The present invention encompasses therefore the use of a combination of two, three or more active ingredients including at least one compound of the present invention. A combination of three compounds in accordance of the present invention can include a compound of the present invention, an aminoglycoside and a beta-lactam (e.g., Ubrolexin™ (i.e. cefalexin [or cephalexin] and kanamycin)).

Compounds of the present invention may be used as antimicrobial agents. In this respect, the compounds of the present invention are used against normal microbes (e.g., bacteria) and “electron transport-deficient microbes”.

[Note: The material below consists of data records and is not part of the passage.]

$ cat config.mk
export PLATFORM = sky130hd
export DESIGN_NAME = audio_serialiser
export DESIGN_NICKNAME = d
export VERILOG_FILES = /design/src/rtl/audio_serialiser.sv
export SDC_FILE = /design/constraint.sdc
export NUM_CORES = 1
export LEC_CHECK = 0
export CAP_MARGIN = 20
export CORE_ASPECT_RATIO = 1.25
export CORE_MARGIN = 5
export CORE_UTILIZATION = 59
export DETAILED_ROUTE_END_ITERATION = 6
export PLACE_DENSITY = 0.8
export SLEW_MARGIN = 20
export SYNTH_ARGS = -nofsm -noshare
export SYNTH_HDL_FRONTEND = slang
export SYNTH_SLANG_ARGS = --single-unit
export TNS_END_PERCENT = 50
$ cat constraint.sdc
create_clock -name c -period 4.3 [get_ports c]
set_clock_uncertainty 0.15 [all_clocks]
set_input_delay 0.645 -clock c [delete_from_list [all_inputs] [get_ports c]]
set_output_delay 0.645 -clock c [all_outputs]
set_load 0.01 [all_outputs]
$ cat src/rtl/audio_serialiser.sv
// I2S-style serialiser: a small sample FIFO feeding a 32-bit shift register that is
// clocked out MSB first on sd, with bck divided down from c and lrck marking the channel.
module audio_serialiser #(
    parameter int DIV   = 4,
    parameter int DEPTH = 4
) (
    input  logic        c,
    input  logic        r,
    input  logic [31:0] x,
    input  logic        v,
    output logic        rdy,
    output logic        bck,
    output logic        lrck,
    output logic        sd,
    output logic        urun,
    output logic [4:0]  lvl
);

    localparam int         AW    = (DEPTH > 1) ? $clog2(DEPTH) : 1;
    localparam logic [4:0] FULL  = 5'(DEPTH);
    localparam logic [7:0] DCMAX = 8'(DIV - 1);

    typedef enum logic {IDLE, RUN} state_t;

    state_t        state;
    state_t        nstate;
    logic [31:0]   mem [DEPTH];
    logic [AW-1:0] wp;
    logic [AW-1:0] rp;
    logic [31:0]   shift;
    logic [7:0]    dc;
    logic [4:0]    b;
    logic          wr;
    logic          pop;
    logic          load;
    logic          tick;
    logic          fall;
    logic          wrap;
    logic          empty;

    // rdy is forced high during reset even if the FIFO was full, but writes stay blocked
    assign empty = (lvl == 5'd0);
    assign rdy   = r | (lvl != FULL);
    assign wr    = v & ~r & (lvl != FULL);

    always_ff @(posedge c) begin
        if (r) state <= IDLE;
        else   state <= nstate;
    end

    always_comb begin
        nstate = state;
        pop    = 1'b0;
        load   = 1'b0;
        tick   = 1'b0;
        fall   = 1'b0;
        wrap   = 1'b0;
        urun   = 1'b0;
        sd     = 1'b0;
        lrck   = 1'b0;
        case (state)
            IDLE: begin
                if (!empty) begin
                    pop    = 1'b1;
                    load   = 1'b1;
                    nstate = RUN;
                end
            end
            RUN: begin
                sd   = shift[31];
                lrck = b[4];
                tick = (dc == DCMAX);
                fall = tick & bck;
                wrap = fall & (b == 5'd31);
                // frame boundary: reload from the FIFO, or flag an underrun and send silence
                if (wrap) begin
                    if (!empty) pop  = 1'b1;
                    else        urun = 1'b1;
                end
            end
            default: nstate = IDLE;
        endcase
        if (r) begin
            pop  = 1'b0;
            load = 1'b0;
            urun = 1'b0;
        end
    end

    always_ff @(posedge c) begin
        if (wr) mem[wp] <= x;
    end

    always_ff @(posedge c) begin
        if (r) begin
            wp    <= '0;
            rp    <= '0;
            lvl   <= 5'd0;
            shift <= 32'h0;
            dc    <= 8'd0;
            b     <= 5'd0;
            bck   <= 1'b0;
        end else begin
            if (wr)  wp <= wp + AW'(1);
            if (pop) rp <= rp + AW'(1);
            lvl <= lvl + 5'(wr) - 5'(pop);
            if (state == IDLE) begin
                dc  <= 8'd0;
                b   <= 5'd0;
                bck <= 1'b0;
                if (load) shift <= mem[rp];
            end else begin
                if (tick) begin
                    dc  <= 8'd0;
                    bck <= ~bck;
                end else begin
                    dc <= dc + 8'd1;
                end
                // data and bit index only advance on bck falling edges
                if (fall) begin
                    b <= b + 5'd1;
                    if (wrap) shift <= empty ? 32'h0 : mem[rp];
                    else      shift <= {shift[30:0], 1'b0};
                end
            end
        end
    end

endmodule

The compounds of the present invention may be used against normal or electron-transport deficient bacteria, preferably of the Firmicutes phylum. While there are currently more than 274 genera within the Firmicutes phylum, notable genera of Firmicutes include the Bacilli, order Bacillales, Bacillus, Listeria, and the Staphylococcus. Such microbial species include, more particularly, but are not limited to coagulase-positive and -negative staphylococci such as S. aureus, S. intermedius, S. epidermidis, S. haemolyticus, S. hyicus, S. chromogenes, S. stimulans, S. saprophyticus, S. hominis, S. lugdunensis and S. capitis. Also more particularly targeted are Bacillus subtilis, Bacillus anthracis, Bacillus cereus, Bacillus coagulans, Listeria monocytogenes and Listeria ivanovii. The compounds of the present invention most preferably target the Bacillales.

As used herein the term “electron transport-deficient microbes” refers for example to SCVs that have a defect in the electron transport chain, and to bacteria of a polymicrobic infection that have been affected by at least one electron transport inhibitor and/or at least one molecule related to 4-hydroxy-2-alkylquinolines produced by at least one microorganism (e.g., bacteria) (e.g., Pseudomonas aeruginosa, Burkholderia species) or also present in the infection. In a specific embodiment it refers to SCVs that have a defect in the electron transport chain, and to bacteria of a polymicrobic infection that have been affected by at least one electron transport inhibitor and/or at least one molecule related to 4-hydroxy-2-alkylquinolines produced by at least one microorganism (e.g., bacteria) (e.g., Pseudomonas aeruginosa, Burkholderia species). In another more specific embodiment, it refers to SCVs.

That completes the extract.